===== src/shared/dsf_pkg.sv =====
/*
  Shared constants and types for the diagnostic flag register bank.
  Assumes a 100 MHz system clock and 16-bit serial frames from the host.
*/
package dsf_pkg;
  // System clock rate and supply settle time
  localparam int unsigned CLK_HZ = 100_000_000;
  localparam int unsigned SETTLE_MS = 250;
  localparam int unsigned SETTLE_CYC = CLK_HZ / 1000 * SETTLE_MS;
  // Serial frame layout
  localparam int unsigned FRAME_BITS = 16;
  localparam int unsigned RW_BIT = 15;
  localparam int unsigned ADDR_MSB = 14;
  localparam int unsigned ADDR_LSB = 8;
  // Register byte addresses
  localparam logic [6:0] ADDR_DIAG = 7'h02;
  localparam logic [6:0] ADDR_GX_LOW = 7'h04;
  localparam logic [6:0] ADDR_GX_HIGH = 7'h06;
  localparam logic [6:0] ADDR_GY_LOW = 7'h08;
  localparam logic [6:0] ADDR_GY_HIGH = 7'h0a;
  localparam logic [6:0] ADDR_GZ_LOW = 7'h0c;
  localparam logic [6:0] ADDR_GZ_HIGH = 7'h0e;
  localparam logic [6:0] ADDR_BIAS = 7'h66;
  localparam logic [6:0] ADDR_CMD = 7'h68;
  localparam logic [6:0] ADDR_FW_REV = 7'h6c;
  localparam logic [6:0] ADDR_FW_DM = 7'h6e;
  localparam logic [6:0] ADDR_FW_YEAR = 7'h70;
  localparam logic [6:0] ADDR_DEV_NUM = 7'h72;
  localparam logic [6:0] ADDR_SERIAL = 7'h74;
  localparam logic [6:0] ADDR_SCR [3] = '{7'h76, 7'h78, 7'h7a};
  localparam logic [6:0] ADDR_FW_LOW = 7'h7c;
  localparam logic [6:0] ADDR_FW_HIGH = 7'h7e;
  // Reset values
  localparam logic [15:0] DIAG_RST = 16'h0000;
  localparam logic [15:0] BIAS_RST = 16'h070a;
  localparam logic [15:0] SCR_RST = 16'h0000;
  localparam logic [15:0] WORD_ZERO = 16'h0000;
  // Flag bit positions
  localparam int unsigned FLAG_OVERRUN = 1;
  localparam int unsigned FLAG_UPDATE = 2;
  localparam int unsigned FLAG_SERIAL = 3;
  localparam int unsigned FLAG_STANDBY = 4;
  localparam int unsigned FLAG_SENSOR = 5;
  localparam int unsigned FLAG_MEMORY = 6;
  localparam int unsigned FLAG_CLOCK = 7;
  // Command bit positions
  localparam int unsigned CMD_SELF_TEST = 2;
  localparam int unsigned CMD_FLASH_UPDATE = 3;
  localparam int unsigned CMD_FLASH_TEST = 4;
  localparam int unsigned CMD_SOFT_RESET = 7;
  // Sync mode code for scaled sync
  localparam logic [2:0] SYNC_SCALED = 3'h2;

  // Gyro outputs, each a 32-bit twos complement value
  typedef struct packed {
    logic [31:0] x;
    logic [31:0] y;
    logic [31:0] z;
  } dsf_gyro_s;

  // Monitor events and levels from the sensor core
  typedef struct packed {
    logic syncLockFail;
    logic flashTestDone;
    logic flashTestBad;
    logic selfTestDone;
    logic selfTestFail;
    logic flashUpdDone;
    logic flashUpdFail;
    logic overrun;
  } dsf_mon_s;

  // One-cycle command pulses to the sensor core
  typedef struct packed {
    logic softReset;
    logic flashTest;
    logic flashUpdate;
    logic selfTest;
  } dsf_cmd_s;

  // Supply monitor states
  typedef enum logic [1:0] {
    PWR_RUN = 2'b00,
    PWR_DOWN = 2'b01,
    PWR_SETTLE = 2'b10
  } dsf_power_e;
endpackage : dsf_pkg
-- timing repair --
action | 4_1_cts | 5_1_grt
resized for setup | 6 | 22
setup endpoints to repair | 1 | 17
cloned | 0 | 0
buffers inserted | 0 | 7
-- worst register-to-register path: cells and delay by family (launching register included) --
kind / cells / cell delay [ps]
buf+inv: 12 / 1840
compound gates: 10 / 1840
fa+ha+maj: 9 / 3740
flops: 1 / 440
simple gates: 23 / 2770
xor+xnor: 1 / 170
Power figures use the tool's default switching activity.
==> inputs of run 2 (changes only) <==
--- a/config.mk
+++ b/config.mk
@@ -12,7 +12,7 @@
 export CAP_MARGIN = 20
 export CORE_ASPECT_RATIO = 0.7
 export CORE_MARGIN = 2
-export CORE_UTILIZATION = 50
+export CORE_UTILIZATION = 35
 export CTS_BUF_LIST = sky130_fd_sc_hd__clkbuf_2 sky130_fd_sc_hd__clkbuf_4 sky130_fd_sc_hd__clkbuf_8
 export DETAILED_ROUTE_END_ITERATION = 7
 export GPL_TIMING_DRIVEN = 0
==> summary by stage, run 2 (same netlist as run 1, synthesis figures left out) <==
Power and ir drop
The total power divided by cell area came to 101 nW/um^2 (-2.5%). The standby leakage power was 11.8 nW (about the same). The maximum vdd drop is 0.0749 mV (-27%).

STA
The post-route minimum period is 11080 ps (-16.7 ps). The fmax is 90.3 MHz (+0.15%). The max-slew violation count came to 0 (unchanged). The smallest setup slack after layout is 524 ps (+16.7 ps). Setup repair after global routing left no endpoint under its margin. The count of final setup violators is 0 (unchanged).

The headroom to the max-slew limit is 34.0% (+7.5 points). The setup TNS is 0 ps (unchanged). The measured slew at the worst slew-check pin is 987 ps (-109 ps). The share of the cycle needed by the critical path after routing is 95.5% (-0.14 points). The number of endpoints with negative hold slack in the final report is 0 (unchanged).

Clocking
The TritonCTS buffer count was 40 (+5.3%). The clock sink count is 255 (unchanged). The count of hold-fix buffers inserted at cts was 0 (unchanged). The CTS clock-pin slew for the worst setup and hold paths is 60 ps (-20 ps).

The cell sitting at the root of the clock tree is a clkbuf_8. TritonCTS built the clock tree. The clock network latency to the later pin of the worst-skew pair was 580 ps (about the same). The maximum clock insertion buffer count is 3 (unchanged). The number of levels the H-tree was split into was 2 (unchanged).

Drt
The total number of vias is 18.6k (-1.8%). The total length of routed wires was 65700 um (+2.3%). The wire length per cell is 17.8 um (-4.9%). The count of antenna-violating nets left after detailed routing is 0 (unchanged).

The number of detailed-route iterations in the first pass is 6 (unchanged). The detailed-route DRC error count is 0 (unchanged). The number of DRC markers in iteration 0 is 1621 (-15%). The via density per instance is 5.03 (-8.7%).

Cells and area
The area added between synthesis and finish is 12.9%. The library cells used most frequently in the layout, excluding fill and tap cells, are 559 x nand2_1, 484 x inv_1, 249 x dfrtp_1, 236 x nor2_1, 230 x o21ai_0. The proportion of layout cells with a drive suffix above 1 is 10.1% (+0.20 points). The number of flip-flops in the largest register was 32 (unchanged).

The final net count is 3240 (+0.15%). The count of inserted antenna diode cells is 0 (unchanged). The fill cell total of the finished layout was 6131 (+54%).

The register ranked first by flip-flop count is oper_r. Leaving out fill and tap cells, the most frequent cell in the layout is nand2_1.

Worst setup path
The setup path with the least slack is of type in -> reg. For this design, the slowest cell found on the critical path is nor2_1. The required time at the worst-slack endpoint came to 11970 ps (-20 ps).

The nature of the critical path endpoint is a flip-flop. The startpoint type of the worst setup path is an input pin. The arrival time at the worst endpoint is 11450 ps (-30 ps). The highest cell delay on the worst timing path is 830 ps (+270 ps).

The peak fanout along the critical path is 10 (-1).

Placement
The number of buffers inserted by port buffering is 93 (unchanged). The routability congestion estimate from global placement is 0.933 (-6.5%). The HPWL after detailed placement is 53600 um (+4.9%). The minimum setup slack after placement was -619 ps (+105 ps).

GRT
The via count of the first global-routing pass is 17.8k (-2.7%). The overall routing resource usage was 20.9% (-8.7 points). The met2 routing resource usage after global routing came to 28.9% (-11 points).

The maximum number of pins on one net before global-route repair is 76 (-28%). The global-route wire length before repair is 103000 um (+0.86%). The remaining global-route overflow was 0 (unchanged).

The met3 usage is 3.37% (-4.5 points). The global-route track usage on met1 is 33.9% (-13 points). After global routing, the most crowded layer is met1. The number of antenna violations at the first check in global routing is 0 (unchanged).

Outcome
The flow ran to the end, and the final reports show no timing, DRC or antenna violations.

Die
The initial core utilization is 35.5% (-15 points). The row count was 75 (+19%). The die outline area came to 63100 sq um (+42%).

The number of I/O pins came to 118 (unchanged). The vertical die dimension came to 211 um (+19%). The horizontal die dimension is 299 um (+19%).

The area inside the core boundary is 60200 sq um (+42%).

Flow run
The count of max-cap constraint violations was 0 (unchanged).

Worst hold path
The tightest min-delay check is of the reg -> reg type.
$ cat src/hw/pwo_pkg.sv
// Constants, register map and carrier types of the pressure window/offset/status bank
package pwo_pkg;

  // ------------------------------------------------------------
  // Clock and timing
  // ------------------------------------------------------------
  localparam int CLOCK_MHZ = 100;
  localparam int STRETCH_1_US = 16000;
  localparam int STRETCH_2_US = 64000;
  localparam int STRETCH_3_US = 256000;
  localparam int STRETCH_1_CYCLES = STRETCH_1_US * CLOCK_MHZ;
  localparam int STRETCH_2_CYCLES = STRETCH_2_US * CLOCK_MHZ;
  localparam int STRETCH_3_CYCLES = STRETCH_3_US * CLOCK_MHZ;
  localparam int DSP_REINIT_CYCLES = 64;

  // ------------------------------------------------------------
  // Register offsets
  // ------------------------------------------------------------
  localparam logic [7:0] ADDR_IRQ_CONFIG = 8'h45;
  localparam logic [7:0] ADDR_UPPER_LIMIT_LOW = 8'h46;
  localparam logic [7:0] ADDR_UPPER_LIMIT_HIGH = 8'h47;
  localparam logic [7:0] ADDR_LOWER_LIMIT_LOW = 8'h48;
  localparam logic [7:0] ADDR_LOWER_LIMIT_HIGH = 8'h49;
  localparam logic [7:0] ADDR_OFFSET_TRIM_LOW = 8'h4C;
  localparam logic [7:0] ADDR_OFFSET_TRIM_HIGH = 8'h4D;
  localparam logic [7:0] ADDR_DSP_FLAGS = 8'h60;
  localparam logic [7:0] ADDR_EVENT_STATUS = 8'h70;
  localparam logic [7:0] ADDR_EVENT_ENABLE = 8'h71;
  localparam logic [7:0] ADDR_EVENT_CLEAR = 8'h72;

  // ------------------------------------------------------------
  // Field positions and reset values
  // ------------------------------------------------------------
  localparam int CFG_STRETCH_LSB = 4;
  localparam int CFG_SENSE_BIT = 3;
  localparam int FLAG_NEVER_RUN = 3;
  localparam int FLAG_RUNNING = 2;
  localparam int FLAG_CM_FAULT = 1;
  localparam int FLAG_ST_FAILURE = 0;
  localparam int EV_WINDOW = 0;
  localparam int EV_CM_FAULT = 1;
  localparam int EV_ST_FAILURE = 2;
  localparam int EV_LOCKED_WRITE = 3;
  localparam int EV_ARRAY_ERROR = 4;
  localparam int EVENT_COUNT = 5;
  localparam logic [7:0] RESET_BYTE = 8'h00;
  localparam logic [7:0] RESET_CONFIG = 8'h00;
  localparam logic [7:0] RESET_DSP_FLAGS = 8'h08;
  localparam logic [15:0] LIMIT_OFF = 16'h0000;

  // ------------------------------------------------------------
  // Carrier types
  // ------------------------------------------------------------
  typedef struct packed {
    logic write;
    logic read;
    logic [7:0] addr;
    logic [7:0] wdata;
  } reg_req_t;

  typedef struct packed {
    logic valid;
    logic [15:0] pressure;
  } sample_t;

endpackage : pwo_pkg

$ cat src/hw/pressure_window_offset_status.sv
// Pressure window comparator, offset trim, write lock and DSP status flags
//
// Summary of operation
// Limit and trim writes blocked after init done
// Limit and trim registers under array checking
// Two unsigned 16-bit limits, low/high bytes
// Zero limit skips only that comparison
// Both limits zero keeps interrupt off
// Signed trim added to calibrated pressure
// Trim change resets DSP path, result invalid
// Host avoids result reads during reinit
// Host picks trim avoiding compression or rail
// Never-run flag set at reset, cleared by self-test
// Running flag is OR of control bits
// Common-mode excursion sets fault flag
// Fault clears on status read or report
// Self-test failure sticky until reset
// Flags reset to 08h, limits and trim zero
// Sense bit selects outside or inside window
// Stretch zero follows sample, else counter
// Outside means above upper or below lower
// Status writes ignored, bits 7:4 read zero
`timescale 1ns/100ps

module pressure_window_offset_status #(
  parameter int STRETCH_1 = pwo_pkg::STRETCH_1_CYCLES,
  parameter int STRETCH_2 = pwo_pkg::STRETCH_2_CYCLES,
  parameter int STRETCH_3 = pwo_pkg::STRETCH_3_CYCLES,
  parameter int REINIT_CYCLES = pwo_pkg::DSP_REINIT_CYCLES
) (
  input wire logic i_clock,
  input wire logic i_reset,
  input wire pwo_pkg::reg_req_t i_req,
  output logic [7:0] o_rdata,
  input wire logic i_init_done,
  input wire logic [3:0] i_selftest_control,
  input wire logic i_selftest_fail,
  input wire logic i_cm_out_of_limits,
  input wire logic i_status_read_other,
  input wire logic i_tx_reported_cm,
  input wire pwo_pkg::sample_t i_sample,
  output logic [15:0] o_sensor_result,
  output logic o_result_valid,
  output logic o_dsp_path_reset,
  output logic o_interrupt_pin,
  output logic o_array_error,
  output logic o_irq
);

  // ------------------------------------------------------------
  // Register storage
  // ------------------------------------------------------------
  logic [7:0] irq_config_reg;
  logic [15:0] upper_limit_reg;
  logic [15:0] lower_limit_reg;
  logic [15:0] offset_trim_reg;
  logic [15:0] offset_trim_next;
  logic [7:0] check_reg;
  logic [7:0] check_next;
  logic selftest_never_run_reg;
  logic common_mode_fault_reg;
  logic selftest_failure_reg;
  logic selftest_running;
  logic [pwo_pkg::EVENT_COUNT-1:0] event_status_reg;
  logic [pwo_pkg::EVENT_COUNT-1:0] event_enable_reg;
  logic [pwo_pkg::EVENT_COUNT-1:0] event_set;
  logic [pwo_pkg::EVENT_COUNT-1:0] event_clear;
  logic [7:0] rdata_reg;
  logic [7:0] rdata_next;

  // ------------------------------------------------------------
  // Write decode
  // ------------------------------------------------------------
  logic wr_cfg;
  logic wr_trim_lo;
  logic wr_trim_hi;
  logic locked_target;
  logic write_open;
  logic locked_write;
  logic trim_changed;

  assign locked_target = (i_req.addr == pwo_pkg::ADDR_UPPER_LIMIT_LOW)
                      || (i_req.addr == pwo_pkg::ADDR_UPPER_LIMIT_HIGH)
                      || (i_req.addr == pwo_pkg::ADDR_LOWER_LIMIT_LOW)
                      || (i_req.addr == pwo_pkg::ADDR_LOWER_LIMIT_HIGH)
                      || (i_req.addr == pwo_pkg::ADDR_OFFSET_TRIM_LOW)
                      || (i_req.addr == pwo_pkg::ADDR_OFFSET_TRIM_HIGH);
  assign write_open = i_req.write && !i_init_done;
  assign locked_write = i_req.write && i_init_done && locked_target;

  assign wr_cfg = i_req.write && (i_req.addr == pwo_pkg::ADDR_IRQ_CONFIG);
  assign wr_trim_lo = write_open && (i_req.addr == pwo_pkg::ADDR_OFFSET_TRIM_LOW);
  assign wr_trim_hi = write_open && (i_req.addr == pwo_pkg::ADDR_OFFSET_TRIM_HIGH);

  always_comb begin
    offset_trim_next = offset_trim_reg;
    if (wr_trim_lo) begin
      offset_trim_next[7:0] = i_req.wdata;
    end
    if (wr_trim_hi) begin
      offset_trim_next[15:8] = i_req.wdata;
    end
  end

  // Rewriting the same value leaves the data path running
  assign trim_changed = (offset_trim_next != offset_trim_reg);

  // ------------------------------------------------------------
  // Configuration, limits and trim
  // ------------------------------------------------------------
  always_ff @(posedge i_clock or posedge i_reset) begin
    if (i_reset) begin
      irq_config_reg <= pwo_pkg::RESET_CONFIG;
    end else if (wr_cfg) begin
      irq_config_reg <= i_req.wdata & 8'h38;
    end
  end

  always_ff @(posedge i_clock or posedge i_reset) begin
    if (i_reset) begin
      upper_limit_reg <= {pwo_pkg::RESET_BYTE, pwo_pkg::RESET_BYTE};
      lower_limit_reg <= {pwo_pkg::RESET_BYTE, pwo_pkg::RESET_BYTE};
    end else if (write_open) begin
      case (i_req.addr)
        pwo_pkg::ADDR_UPPER_LIMIT_LOW: upper_limit_reg[7:0] <= i_req.wdata;
        pwo_pkg::ADDR_UPPER_LIMIT_HIGH: upper_limit_reg[15:8] <= i_req.wdata;
        pwo_pkg::ADDR_LOWER_LIMIT_LOW: lower_limit_reg[7:0] <= i_req.wdata;
        pwo_pkg::ADDR_LOWER_LIMIT_HIGH: lower_limit_reg[15:8] <= i_req.wdata;
        default: ;
      endcase
    end
  end

  always_ff @(posedge i_clock or posedge i_reset) begin
    if (i_reset) begin
      offset_trim_reg <= {pwo_pkg::RESET_BYTE, pwo_pkg::RESET_BYTE};
    end else begin
      offset_trim_reg <= offset_trim_next;
    end
  end

  // ------------------------------------------------------------
  // Array checking
  // ------------------------------------------------------------
  // Check byte follows every accepted limit or trim write; a later upset of a stored
  // bit shows as a mismatch against the live fold.
  function automatic logic [7:0] fold(input logic [15:0] a, input logic [15:0] b,
                                      input logic [15:0] c);
    fold = a[7:0] ^ a[15:8] ^ b[7:0] ^ b[15:8] ^ c[7:0] ^ c[15:8];
  endfunction : fold

  logic [7:0] stored_byte;
  always_comb begin
    case (i_req.addr)
      pwo_pkg::ADDR_UPPER_LIMIT_LOW: stored_byte = upper_limit_reg[7:0];
      pwo_pkg::ADDR_UPPER_LIMIT_HIGH: stored_byte = upper_limit_reg[15:8];
      pwo_pkg::ADDR_LOWER_LIMIT_LOW: stored_byte = lower_limit_reg[7:0];
      pwo_pkg::ADDR_LOWER_LIMIT_HIGH: stored_byte = lower_limit_reg[15:8];
      pwo_pkg::ADDR_OFFSET_TRIM_LOW: stored_byte = offset_trim_reg[7:0];
      pwo_pkg::ADDR_OFFSET_TRIM_HIGH: stored_byte = offset_trim_reg[15:8];
      default: stored_byte = 8'h00;
    endcase
  end

  always_comb begin
    check_next = check_reg;
    if (write_open && locked_target) begin
      check_next = check_reg ^ i_req.wdata ^ stored_byte;
    end
  end

  always_ff @(posedge i_clock or posedge i_reset) begin
    if (i_reset) begin
      check_reg <= pwo_pkg::RESET_BYTE;
    end else begin
      check_reg <= check_next;
    end
  end

  always_ff @(posedge i_clock or posedge i_reset) begin
    if (i_reset) begin
      o_array_error <= 1'b0;
    end else if (check_reg != fold(upper_limit_reg, lower_limit_reg, offset_trim_reg)) begin
      o_array_error <= 1'b1;
    end
  end

  // ------------------------------------------------------------
  // DSP data path and offset trim
  // ------------------------------------------------------------
  logic [31:0] reinit_count_reg;
  logic dsp_ready;
  logic sample_take;

  assign dsp_ready = (reinit_count_reg == 32'h0000_0000);
  assign sample_take = i_sample.valid && dsp_ready && !trim_changed;

  always_ff @(posedge i_clock or posedge i_reset) begin
    if (i_reset) begin
      reinit_count_reg <= 32'h0000_0000;
      o_dsp_path_reset <= 1'b0;
    end else begin
      o_dsp_path_reset <= trim_changed;
      if (trim_changed) begin
        reinit_count_reg <= 32'(REINIT_CYCLES);
      end else if (!dsp_ready) begin
        reinit_count_reg <= reinit_count_reg - 32'h0000_0001;
      end
    end
  end

  // Valid only after a fresh sample once the path has settled again
  always_ff @(posedge i_clock or posedge i_reset) begin
    if (i_reset) begin
      o_sensor_result <= 16'h0000;
      o_result_valid <= 1'b0;
    end else if (trim_changed) begin
      o_result_valid <= 1'b0;
    end else if (sample_take) begin
      o_sensor_result <= i_sample.pressure + offset_trim_reg;
      o_result_valid <= 1'b1;
    end
  end

  // ------------------------------------------------------------
  // Window comparator
  // ------------------------------------------------------------
  logic [15:0] compared;
  logic above_upper;
  logic below_lower;
  logic both_off;
  logic outside;
  logic condition;
  logic [1:0] stretch_sel;
  logic [31:0] stretch_load;
  logic [31:0] stretch_count_reg;
  logic [31:0] stretch_count_next;

  assign compared = i_sample.pressure + offset_trim_reg;
  assign above_upper = (upper_limit_reg != pwo_pkg::LIMIT_OFF)
                    && (compared > upper_limit_reg);
  assign below_lower = (lower_limit_reg != pwo_pkg::LIMIT_OFF)
                    && (compared < lower_limit_reg);
  assign both_off = (upper_limit_reg == pwo_pkg::LIMIT_OFF)
                 && (lower_limit_reg == pwo_pkg::LIMIT_OFF);
  assign outside = above_upper || below_lower;
  assign condition = !both_off && (irq_config_reg[pwo_pkg::CFG_SENSE_BIT] ? !outside
                                                                           : outside);
  assign stretch_sel = irq_config_reg[pwo_pkg::CFG_STRETCH_LSB +: 2];

  always_comb begin
    case (stretch_sel)
      2'h1: stretch_load = 32'(STRETCH_1);
      2'h2: stretch_load = 32'(STRETCH_2);
      2'h3: stretch_load = 32'(STRETCH_3);
      default: stretch_load = 32'h0000_0000;
    endcase
  end

  always_comb begin
    stretch_count_next = stretch_count_reg;
    if (both_off || (stretch_sel == 2'h0)) begin
      stretch_count_next = 32'h0000_0000;
    end else if (sample_take && condition) begin
      stretch_count_next = stretch_load;
    end else if (stretch_count_reg != 32'h0000_0000) begin
      stretch_count_next = stretch_count_reg - 32'h0000_0001;
    end
  end

  always_ff @(posedge i_clock or posedge i_reset) begin
    if (i_reset) begin
      stretch_count_reg <= 32'h0000_0000;
    end else begin
      stretch_count_reg <= stretch_count_next;
    end
  end

  always_ff @(posedge i_clock or posedge i_reset) begin
    if (i_reset) begin
      o_interrupt_pin <= 1'b0;
    end else if (both_off) begin
      o_interrupt_pin <= 1'b0;
    end else if (stretch_sel == 2'h0) begin
      if (sample_take) begin
        o_interrupt_pin <= condition;
      end
    end else begin
      o_interrupt_pin <= (stretch_count_next != 32'h0000_0000);
    end
  end

  // ------------------------------------------------------------
  // DSP status flags
  // ------------------------------------------------------------
  logic flags_read;
  logic cm_clear;

  assign selftest_running = |i_selftest_control;
  assign flags_read = i_req.read && (i_req.addr == pwo_pkg::ADDR_DSP_FLAGS);
  assign cm_clear = flags_read || i_status_read_other || i_tx_reported_cm;

  always_ff @(posedge i_clock or posedge i_reset) begin
    if (i_reset) begin
      selftest_never_run_reg <= pwo_pkg::RESET_DSP_FLAGS[pwo_pkg::FLAG_NEVER_RUN];
    end else if (selftest_running) begin
      selftest_never_run_reg <= 1'b0;
    end
  end

  // A fresh excursion in the clearing cycle keeps the flag set
  always_ff @(posedge i_clock or posedge i_reset) begin
    if (i_reset) begin
      common_mode_fault_reg <= pwo_pkg::RESET_DSP_FLAGS[pwo_pkg::FLAG_CM_FAULT];
    end else if (i_cm_out_of_limits) begin
      common_mode_fault_reg <= 1'b1;
    end else if (cm_clear) begin
      common_mode_fault_reg <= 1'b0;
    end
  end

  always_ff @(posedge i_clock or posedge i_reset) begin
    if (i_reset) begin
      selftest_failure_reg <= pwo_pkg::RESET_DSP_FLAGS[pwo_pkg::FLAG_ST_FAILURE];
    end else if (i_selftest_fail) begin
      selftest_failure_reg <= 1'b1;
    end
  end

  // ------------------------------------------------------------
  // Event status, enable and clear
  // ------------------------------------------------------------
  assign event_set[pwo_pkg::EV_WINDOW] = sample_take && condition;
  assign event_set[pwo_pkg::EV_CM_FAULT] = i_cm_out_of_limits && !common_mode_fault_reg;
  assign event_set[pwo_pkg::EV_ST_FAILURE] = i_selftest_fail && !selftest_failure_reg;
  assign event_set[pwo_pkg::EV_LOCKED_WRITE] = locked_write;
  assign event_set[pwo_pkg::EV_ARRAY_ERROR] = !o_array_error
      && (check_reg != fold(upper_limit_reg, lower_limit_reg, offset_trim_reg));
  assign event_clear = (i_req.write && (i_req.addr == pwo_pkg::ADDR_EVENT_CLEAR))
                     ? i_req.wdata[pwo_pkg::EVENT_COUNT-1:0]
                     : '0;

  genvar gi;
  generate
    for (gi = 0; gi < pwo_pkg::EVENT_COUNT; gi++) begin : g_event
      always_ff @(posedge i_clock or posedge i_reset) begin
        if (i_reset) begin
          event_status_reg[gi] <= 1'b0;
        end else if (event_set[gi]) begin
          event_status_reg[gi] <= 1'b1;
        end else if (event_clear[gi]) begin
          event_status_reg[gi] <= 1'b0;
        end
      end
    end
  endgenerate

  always_ff @(posedge i_clock or posedge i_reset) begin
    if (i_reset) begin
      event_enable_reg <= '0;
    end else if (i_req.write && (i_req.addr == pwo_pkg::ADDR_EVENT_ENABLE)) begin
      event_enable_reg <= i_req.wdata[pwo_pkg::EVENT_COUNT-1:0];
    end
  end

  assign o_irq = |(event_status_reg & event_enable_reg);

  // ------------------------------------------------------------
  // Read path
  // ------------------------------------------------------------
  // Status register has no write decode, so writes to it fall away
  always_comb begin
    rdata_next = 8'h00;
    if (i_req.read) begin
      case (i_req.addr)
        pwo_pkg::ADDR_IRQ_CONFIG: rdata_next = irq_config_reg;
        pwo_pkg::ADDR_DSP_FLAGS: begin
          rdata_next = {4'h0, selftest_never_run_reg, selftest_running,
                        common_mode_fault_reg, selftest_failure_reg};
        end
        pwo_pkg::ADDR_EVENT_STATUS: rdata_next = 8'(event_status_reg);
        pwo_pkg::ADDR_EVENT_ENABLE: rdata_next = 8'(event_enable_reg);
        default: rdata_next = stored_byte;
      endcase
    end
  end

  always_ff @(posedge i_clock or posedge i_reset) begin
    if (i_reset) begin
      rdata_reg <= 8'h00;
    end else begin
      rdata_reg <= rdata_next;
    end
  end

  assign o_rdata = rdata_reg;

endmodule : pressure_window_offset_status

__ASSIGNED TASK__. Taking the entries above, write out exactly the lines starting with the line containing "The initial core" and going on through the line containing "Worst hold path", both included, and nothing else.

__RESULT OF THE EXERCISE__.
The initial core utilization is 35.5% (-15 points). The row count was 75 (+19%). The die outline area came to 63100 sq um (+42%).

The number of I/O pins came to 118 (unchanged). The vertical die dimension came to 211 um (+19%). The horizontal die dimension is 299 um (+19%).

The area inside the core boundary is 60200 sq um (+42%).

Flow run
The count of max-cap constraint violations was 0 (unchanged).

Worst hold path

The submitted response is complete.